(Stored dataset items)
- Opening Delimiter -
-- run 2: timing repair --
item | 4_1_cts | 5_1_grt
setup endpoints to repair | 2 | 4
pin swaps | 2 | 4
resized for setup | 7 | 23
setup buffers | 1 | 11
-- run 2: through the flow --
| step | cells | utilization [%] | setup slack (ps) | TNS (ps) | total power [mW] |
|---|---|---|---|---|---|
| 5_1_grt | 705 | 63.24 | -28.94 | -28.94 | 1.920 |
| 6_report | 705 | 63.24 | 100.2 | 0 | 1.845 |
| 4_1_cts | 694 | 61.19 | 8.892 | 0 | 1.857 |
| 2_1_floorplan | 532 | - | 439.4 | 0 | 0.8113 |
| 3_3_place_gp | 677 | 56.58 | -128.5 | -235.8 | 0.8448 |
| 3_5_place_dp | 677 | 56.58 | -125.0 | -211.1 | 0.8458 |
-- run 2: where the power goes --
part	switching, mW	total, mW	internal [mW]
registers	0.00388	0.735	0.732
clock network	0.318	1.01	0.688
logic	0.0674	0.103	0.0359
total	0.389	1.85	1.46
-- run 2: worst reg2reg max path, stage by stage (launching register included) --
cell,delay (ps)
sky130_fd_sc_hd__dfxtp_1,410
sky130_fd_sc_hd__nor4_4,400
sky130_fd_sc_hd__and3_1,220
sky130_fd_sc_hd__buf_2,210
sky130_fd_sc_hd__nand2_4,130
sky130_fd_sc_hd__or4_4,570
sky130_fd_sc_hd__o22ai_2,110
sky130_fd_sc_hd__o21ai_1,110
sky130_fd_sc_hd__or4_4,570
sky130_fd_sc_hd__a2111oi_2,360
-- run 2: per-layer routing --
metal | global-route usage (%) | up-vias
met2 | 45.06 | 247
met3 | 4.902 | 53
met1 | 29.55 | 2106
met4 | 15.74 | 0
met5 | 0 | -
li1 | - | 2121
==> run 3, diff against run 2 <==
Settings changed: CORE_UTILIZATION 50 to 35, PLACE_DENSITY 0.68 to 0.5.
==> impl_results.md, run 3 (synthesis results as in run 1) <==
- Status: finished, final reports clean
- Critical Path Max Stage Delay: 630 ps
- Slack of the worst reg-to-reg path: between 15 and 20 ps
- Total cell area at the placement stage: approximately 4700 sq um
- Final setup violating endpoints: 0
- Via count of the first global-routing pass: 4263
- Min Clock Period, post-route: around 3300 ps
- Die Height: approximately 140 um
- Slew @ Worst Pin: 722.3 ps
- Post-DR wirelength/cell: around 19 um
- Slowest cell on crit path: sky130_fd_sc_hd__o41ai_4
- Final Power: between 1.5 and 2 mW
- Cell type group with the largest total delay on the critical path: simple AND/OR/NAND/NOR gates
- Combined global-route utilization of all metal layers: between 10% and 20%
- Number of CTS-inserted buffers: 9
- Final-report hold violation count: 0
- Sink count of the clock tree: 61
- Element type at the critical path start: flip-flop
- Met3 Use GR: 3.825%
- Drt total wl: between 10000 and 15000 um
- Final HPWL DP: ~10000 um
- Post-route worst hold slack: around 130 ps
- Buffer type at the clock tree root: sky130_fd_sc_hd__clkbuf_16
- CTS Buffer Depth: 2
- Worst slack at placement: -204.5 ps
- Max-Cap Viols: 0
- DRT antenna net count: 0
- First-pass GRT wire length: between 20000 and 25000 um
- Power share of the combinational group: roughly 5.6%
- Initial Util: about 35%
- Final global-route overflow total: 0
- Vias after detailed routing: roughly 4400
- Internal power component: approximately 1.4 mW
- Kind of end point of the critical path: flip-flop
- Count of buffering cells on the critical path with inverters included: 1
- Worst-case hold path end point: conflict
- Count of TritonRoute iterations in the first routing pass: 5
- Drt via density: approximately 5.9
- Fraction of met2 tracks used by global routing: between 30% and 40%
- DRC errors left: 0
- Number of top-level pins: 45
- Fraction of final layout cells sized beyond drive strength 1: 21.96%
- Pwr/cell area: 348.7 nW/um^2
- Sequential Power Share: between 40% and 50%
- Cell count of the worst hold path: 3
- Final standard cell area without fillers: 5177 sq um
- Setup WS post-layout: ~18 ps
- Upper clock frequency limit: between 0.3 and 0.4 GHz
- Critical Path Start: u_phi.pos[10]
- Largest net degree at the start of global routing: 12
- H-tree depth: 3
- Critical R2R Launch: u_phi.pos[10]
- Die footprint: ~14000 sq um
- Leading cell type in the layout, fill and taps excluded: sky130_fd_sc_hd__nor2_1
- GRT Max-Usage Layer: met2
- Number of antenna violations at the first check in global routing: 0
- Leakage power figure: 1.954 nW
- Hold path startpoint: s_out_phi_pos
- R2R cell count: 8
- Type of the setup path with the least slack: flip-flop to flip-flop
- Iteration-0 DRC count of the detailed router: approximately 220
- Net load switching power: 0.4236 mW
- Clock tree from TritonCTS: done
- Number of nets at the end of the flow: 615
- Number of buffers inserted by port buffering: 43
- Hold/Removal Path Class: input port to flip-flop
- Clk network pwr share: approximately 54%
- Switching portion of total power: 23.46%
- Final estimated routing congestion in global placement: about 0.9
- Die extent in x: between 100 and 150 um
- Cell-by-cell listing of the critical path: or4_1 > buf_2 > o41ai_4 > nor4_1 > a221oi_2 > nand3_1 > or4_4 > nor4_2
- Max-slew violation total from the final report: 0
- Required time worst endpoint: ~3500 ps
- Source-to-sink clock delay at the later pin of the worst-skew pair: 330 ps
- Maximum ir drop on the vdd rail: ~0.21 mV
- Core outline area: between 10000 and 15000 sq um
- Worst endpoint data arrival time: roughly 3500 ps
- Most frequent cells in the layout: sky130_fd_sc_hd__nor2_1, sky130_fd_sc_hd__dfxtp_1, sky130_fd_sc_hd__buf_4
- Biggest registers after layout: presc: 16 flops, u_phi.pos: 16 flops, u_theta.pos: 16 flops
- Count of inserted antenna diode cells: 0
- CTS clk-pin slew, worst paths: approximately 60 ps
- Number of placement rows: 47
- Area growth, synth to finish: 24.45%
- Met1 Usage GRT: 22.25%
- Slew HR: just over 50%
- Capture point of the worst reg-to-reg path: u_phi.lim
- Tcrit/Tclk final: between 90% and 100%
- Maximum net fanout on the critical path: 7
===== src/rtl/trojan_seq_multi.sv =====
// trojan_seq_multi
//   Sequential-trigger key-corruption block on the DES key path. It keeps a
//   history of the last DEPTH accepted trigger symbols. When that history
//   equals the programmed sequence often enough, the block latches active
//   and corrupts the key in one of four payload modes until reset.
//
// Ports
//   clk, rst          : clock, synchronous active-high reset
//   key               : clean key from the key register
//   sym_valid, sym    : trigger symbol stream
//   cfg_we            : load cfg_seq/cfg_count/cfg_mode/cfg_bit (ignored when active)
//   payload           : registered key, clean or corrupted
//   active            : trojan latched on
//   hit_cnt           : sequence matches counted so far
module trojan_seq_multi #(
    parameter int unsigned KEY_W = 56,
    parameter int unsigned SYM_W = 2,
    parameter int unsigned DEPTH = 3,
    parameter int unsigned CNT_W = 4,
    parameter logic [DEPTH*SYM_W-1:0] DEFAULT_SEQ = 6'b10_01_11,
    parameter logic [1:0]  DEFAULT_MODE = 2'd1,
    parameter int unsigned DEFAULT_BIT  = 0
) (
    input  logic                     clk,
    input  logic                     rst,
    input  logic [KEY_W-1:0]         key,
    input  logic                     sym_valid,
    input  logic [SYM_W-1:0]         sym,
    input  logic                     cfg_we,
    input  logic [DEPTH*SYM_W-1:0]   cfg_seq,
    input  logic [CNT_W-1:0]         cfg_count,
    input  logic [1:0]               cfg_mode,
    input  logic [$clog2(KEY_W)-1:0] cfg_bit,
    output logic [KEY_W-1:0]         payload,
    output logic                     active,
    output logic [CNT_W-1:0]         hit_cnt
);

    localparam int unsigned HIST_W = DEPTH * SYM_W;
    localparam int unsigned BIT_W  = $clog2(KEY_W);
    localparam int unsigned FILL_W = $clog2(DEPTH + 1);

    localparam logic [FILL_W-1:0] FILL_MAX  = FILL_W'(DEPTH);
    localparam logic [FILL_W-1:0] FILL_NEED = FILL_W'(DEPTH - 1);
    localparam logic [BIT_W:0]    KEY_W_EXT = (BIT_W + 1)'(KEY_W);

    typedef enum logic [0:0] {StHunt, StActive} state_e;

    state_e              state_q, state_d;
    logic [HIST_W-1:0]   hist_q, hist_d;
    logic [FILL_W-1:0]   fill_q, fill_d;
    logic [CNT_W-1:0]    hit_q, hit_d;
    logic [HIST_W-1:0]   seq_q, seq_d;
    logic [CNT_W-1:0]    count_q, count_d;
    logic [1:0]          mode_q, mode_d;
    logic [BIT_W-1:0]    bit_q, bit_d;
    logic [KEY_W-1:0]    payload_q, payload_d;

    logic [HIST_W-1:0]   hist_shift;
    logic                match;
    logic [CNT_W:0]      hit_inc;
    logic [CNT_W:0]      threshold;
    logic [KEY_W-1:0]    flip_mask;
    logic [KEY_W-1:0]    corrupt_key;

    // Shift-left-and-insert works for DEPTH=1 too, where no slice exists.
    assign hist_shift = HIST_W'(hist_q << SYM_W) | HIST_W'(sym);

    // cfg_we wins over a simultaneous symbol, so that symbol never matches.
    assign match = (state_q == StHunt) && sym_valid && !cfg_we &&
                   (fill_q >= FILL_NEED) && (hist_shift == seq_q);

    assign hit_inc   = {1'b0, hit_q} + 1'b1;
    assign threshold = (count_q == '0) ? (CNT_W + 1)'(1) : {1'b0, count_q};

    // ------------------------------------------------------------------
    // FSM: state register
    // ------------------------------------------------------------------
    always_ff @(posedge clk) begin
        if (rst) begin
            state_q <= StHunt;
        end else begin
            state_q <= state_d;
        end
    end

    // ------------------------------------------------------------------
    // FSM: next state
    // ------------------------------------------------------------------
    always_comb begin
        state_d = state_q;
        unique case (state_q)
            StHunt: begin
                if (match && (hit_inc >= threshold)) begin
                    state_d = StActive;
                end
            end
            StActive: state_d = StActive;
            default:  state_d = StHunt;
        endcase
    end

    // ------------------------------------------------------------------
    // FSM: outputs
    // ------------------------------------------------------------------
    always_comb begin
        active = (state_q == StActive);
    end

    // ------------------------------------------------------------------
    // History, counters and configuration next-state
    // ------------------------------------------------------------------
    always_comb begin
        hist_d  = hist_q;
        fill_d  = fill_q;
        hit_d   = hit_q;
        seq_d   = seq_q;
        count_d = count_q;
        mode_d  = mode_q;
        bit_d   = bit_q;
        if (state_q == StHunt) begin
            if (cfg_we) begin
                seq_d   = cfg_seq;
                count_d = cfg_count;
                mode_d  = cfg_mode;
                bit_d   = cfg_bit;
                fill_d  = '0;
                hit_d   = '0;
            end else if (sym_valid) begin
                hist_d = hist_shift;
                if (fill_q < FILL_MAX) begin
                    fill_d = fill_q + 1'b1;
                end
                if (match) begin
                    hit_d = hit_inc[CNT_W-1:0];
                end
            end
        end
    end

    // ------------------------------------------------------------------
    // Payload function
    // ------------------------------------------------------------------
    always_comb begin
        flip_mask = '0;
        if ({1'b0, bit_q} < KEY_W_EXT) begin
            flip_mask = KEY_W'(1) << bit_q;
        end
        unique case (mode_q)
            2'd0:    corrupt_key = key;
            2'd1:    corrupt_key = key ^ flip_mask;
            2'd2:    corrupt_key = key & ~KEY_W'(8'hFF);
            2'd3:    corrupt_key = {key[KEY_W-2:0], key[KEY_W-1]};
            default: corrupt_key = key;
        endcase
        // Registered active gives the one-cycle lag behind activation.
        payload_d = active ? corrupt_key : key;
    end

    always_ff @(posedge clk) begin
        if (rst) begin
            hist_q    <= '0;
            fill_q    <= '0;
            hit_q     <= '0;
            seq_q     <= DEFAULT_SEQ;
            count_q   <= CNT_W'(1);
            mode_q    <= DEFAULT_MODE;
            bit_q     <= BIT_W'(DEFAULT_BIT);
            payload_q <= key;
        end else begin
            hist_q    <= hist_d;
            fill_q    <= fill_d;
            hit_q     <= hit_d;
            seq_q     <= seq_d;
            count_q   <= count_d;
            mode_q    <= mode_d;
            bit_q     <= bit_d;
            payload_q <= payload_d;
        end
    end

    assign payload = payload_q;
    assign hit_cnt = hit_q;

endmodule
- Closing Delimiter -
- Opening Delimiter -
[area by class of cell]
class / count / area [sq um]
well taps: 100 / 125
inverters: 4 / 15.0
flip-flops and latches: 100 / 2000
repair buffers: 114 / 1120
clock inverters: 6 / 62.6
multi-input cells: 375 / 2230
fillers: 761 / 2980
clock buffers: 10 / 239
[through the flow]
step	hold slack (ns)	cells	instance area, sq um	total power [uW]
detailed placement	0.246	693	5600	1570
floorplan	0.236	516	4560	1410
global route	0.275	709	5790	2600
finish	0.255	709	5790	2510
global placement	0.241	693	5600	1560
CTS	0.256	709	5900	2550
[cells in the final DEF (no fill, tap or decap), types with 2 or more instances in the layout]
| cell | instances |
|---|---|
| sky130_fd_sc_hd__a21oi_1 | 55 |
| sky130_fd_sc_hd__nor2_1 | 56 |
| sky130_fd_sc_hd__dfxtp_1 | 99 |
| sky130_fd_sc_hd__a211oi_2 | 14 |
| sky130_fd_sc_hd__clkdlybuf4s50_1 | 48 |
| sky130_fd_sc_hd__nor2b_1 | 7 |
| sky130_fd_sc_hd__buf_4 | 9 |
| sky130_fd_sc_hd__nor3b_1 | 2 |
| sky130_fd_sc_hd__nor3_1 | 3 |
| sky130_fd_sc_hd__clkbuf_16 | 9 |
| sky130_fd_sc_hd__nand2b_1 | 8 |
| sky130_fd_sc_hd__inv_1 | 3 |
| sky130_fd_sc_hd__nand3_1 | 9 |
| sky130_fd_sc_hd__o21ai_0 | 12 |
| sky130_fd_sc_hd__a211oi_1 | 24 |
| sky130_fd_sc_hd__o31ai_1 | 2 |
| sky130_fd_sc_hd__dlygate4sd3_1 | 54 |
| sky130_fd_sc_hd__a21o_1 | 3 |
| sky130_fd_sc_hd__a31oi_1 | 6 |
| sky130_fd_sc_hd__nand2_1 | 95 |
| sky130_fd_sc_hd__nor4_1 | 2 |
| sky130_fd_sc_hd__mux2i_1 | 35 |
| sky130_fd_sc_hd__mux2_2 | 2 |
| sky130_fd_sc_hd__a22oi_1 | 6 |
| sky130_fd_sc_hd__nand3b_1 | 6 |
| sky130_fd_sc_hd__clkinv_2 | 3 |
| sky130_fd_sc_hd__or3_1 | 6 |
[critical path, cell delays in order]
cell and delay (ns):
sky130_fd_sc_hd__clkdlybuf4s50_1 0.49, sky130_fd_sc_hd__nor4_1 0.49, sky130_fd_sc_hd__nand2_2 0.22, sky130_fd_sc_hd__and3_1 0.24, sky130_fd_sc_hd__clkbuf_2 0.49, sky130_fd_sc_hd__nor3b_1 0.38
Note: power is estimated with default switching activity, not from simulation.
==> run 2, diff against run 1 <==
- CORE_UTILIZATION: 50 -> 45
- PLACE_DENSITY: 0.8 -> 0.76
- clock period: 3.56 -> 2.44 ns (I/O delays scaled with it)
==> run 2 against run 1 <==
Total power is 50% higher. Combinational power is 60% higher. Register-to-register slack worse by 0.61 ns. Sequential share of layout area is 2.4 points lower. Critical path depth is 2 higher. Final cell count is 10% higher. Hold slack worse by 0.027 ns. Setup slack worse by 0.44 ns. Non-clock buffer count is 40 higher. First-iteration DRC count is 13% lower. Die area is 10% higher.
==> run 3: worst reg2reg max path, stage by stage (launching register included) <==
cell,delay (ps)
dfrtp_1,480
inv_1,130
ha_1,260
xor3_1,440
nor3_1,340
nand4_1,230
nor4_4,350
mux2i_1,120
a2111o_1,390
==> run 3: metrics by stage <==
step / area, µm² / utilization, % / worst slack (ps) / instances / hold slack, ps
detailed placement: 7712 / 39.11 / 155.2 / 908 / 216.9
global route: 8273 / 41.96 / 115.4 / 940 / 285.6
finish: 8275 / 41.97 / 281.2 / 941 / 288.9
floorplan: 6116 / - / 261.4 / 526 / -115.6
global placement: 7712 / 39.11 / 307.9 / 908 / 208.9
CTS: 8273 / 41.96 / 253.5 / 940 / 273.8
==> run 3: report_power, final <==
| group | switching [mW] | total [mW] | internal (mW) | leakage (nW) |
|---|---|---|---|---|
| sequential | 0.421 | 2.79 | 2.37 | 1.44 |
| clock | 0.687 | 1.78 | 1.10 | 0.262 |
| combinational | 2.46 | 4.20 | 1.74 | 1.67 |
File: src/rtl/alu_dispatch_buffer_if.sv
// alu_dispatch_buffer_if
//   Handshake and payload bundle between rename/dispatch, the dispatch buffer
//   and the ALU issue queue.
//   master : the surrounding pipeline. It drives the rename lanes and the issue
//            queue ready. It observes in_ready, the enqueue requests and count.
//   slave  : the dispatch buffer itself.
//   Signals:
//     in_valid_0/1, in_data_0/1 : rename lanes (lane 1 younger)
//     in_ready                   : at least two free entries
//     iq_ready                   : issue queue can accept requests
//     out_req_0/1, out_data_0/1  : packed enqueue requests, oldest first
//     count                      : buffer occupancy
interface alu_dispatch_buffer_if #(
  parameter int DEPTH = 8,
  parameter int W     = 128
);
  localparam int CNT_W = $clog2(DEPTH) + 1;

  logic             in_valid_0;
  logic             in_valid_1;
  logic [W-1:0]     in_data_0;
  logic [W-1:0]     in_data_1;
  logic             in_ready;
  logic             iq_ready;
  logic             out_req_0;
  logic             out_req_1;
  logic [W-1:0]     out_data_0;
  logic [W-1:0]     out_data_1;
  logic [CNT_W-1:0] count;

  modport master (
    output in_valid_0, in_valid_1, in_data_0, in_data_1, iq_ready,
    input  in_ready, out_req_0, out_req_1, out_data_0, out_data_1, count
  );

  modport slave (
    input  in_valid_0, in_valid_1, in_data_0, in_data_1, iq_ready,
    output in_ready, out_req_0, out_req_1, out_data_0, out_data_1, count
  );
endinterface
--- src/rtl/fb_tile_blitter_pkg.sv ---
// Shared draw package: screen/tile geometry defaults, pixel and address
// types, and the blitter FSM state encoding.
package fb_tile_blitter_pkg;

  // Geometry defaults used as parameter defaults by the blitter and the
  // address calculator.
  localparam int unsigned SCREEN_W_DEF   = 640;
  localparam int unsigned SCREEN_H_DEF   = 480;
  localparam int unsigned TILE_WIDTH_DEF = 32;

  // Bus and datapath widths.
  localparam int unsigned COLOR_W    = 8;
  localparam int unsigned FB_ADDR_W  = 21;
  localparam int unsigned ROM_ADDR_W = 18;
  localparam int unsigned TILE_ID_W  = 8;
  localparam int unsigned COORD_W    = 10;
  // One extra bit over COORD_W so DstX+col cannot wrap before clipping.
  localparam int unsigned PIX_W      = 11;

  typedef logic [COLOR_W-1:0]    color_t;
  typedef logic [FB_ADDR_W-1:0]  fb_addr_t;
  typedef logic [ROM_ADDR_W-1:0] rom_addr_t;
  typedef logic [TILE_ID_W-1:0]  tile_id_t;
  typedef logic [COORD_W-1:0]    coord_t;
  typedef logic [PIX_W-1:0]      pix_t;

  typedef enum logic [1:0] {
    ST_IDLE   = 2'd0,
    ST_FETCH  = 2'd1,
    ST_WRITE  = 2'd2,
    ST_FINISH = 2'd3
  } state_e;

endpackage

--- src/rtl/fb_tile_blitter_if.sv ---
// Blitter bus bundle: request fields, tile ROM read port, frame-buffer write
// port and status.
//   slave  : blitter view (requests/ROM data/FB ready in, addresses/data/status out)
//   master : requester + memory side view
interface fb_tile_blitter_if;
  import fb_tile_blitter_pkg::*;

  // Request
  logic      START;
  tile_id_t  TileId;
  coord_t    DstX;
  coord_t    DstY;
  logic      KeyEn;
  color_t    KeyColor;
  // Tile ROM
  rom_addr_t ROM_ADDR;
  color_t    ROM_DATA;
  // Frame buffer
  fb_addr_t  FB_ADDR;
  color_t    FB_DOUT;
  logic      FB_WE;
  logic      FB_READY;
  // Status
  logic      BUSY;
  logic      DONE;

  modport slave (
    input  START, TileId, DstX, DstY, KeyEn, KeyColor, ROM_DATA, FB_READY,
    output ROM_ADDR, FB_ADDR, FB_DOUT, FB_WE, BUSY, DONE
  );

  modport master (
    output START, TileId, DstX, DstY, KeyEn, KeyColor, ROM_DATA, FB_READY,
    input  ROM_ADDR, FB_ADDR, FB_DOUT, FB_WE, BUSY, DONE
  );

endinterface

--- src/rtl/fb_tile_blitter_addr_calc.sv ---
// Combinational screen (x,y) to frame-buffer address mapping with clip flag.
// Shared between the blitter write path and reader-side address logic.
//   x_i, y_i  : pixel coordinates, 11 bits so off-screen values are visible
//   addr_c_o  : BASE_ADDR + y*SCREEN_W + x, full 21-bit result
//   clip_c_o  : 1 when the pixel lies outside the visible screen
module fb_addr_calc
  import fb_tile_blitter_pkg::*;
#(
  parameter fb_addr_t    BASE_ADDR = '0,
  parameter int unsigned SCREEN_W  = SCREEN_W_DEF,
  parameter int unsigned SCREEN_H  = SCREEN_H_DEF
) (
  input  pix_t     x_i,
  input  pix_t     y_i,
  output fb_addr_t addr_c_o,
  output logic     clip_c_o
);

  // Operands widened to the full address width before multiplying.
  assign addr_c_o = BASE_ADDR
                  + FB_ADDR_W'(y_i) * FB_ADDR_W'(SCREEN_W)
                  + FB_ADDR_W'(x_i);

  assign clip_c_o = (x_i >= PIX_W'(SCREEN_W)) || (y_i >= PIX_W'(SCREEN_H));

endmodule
- Closing Delimiter -
**Task to carry out**
Give the exact lines, and only those, from the line containing "- Slack of the" through the line containing "- DRT antenna net count: 0" in the entries above.

**Output for this exercise**
- Slack of the worst reg-to-reg path: between 15 and 20 ps
- Total cell area at the placement stage: approximately 4700 sq um
- Final setup violating endpoints: 0
- Via count of the first global-routing pass: 4263
- Min Clock Period, post-route: around 3300 ps
- Die Height: approximately 140 um
- Slew @ Worst Pin: 722.3 ps
- Post-DR wirelength/cell: around 19 um
- Slowest cell on crit path: sky130_fd_sc_hd__o41ai_4
- Final Power: between 1.5 and 2 mW
- Cell type group with the largest total delay on the critical path: simple AND/OR/NAND/NOR gates
- Combined global-route utilization of all metal layers: between 10% and 20%
- Number of CTS-inserted buffers: 9
- Final-report hold violation count: 0
- Sink count of the clock tree: 61
- Element type at the critical path start: flip-flop
- Met3 Use GR: 3.825%
- Drt total wl: between 10000 and 15000 um
- Final HPWL DP: ~10000 um
- Post-route worst hold slack: around 130 ps
- Buffer type at the clock tree root: sky130_fd_sc_hd__clkbuf_16
- CTS Buffer Depth: 2
- Worst slack at placement: -204.5 ps
- Max-Cap Viols: 0
- DRT antenna net count: 0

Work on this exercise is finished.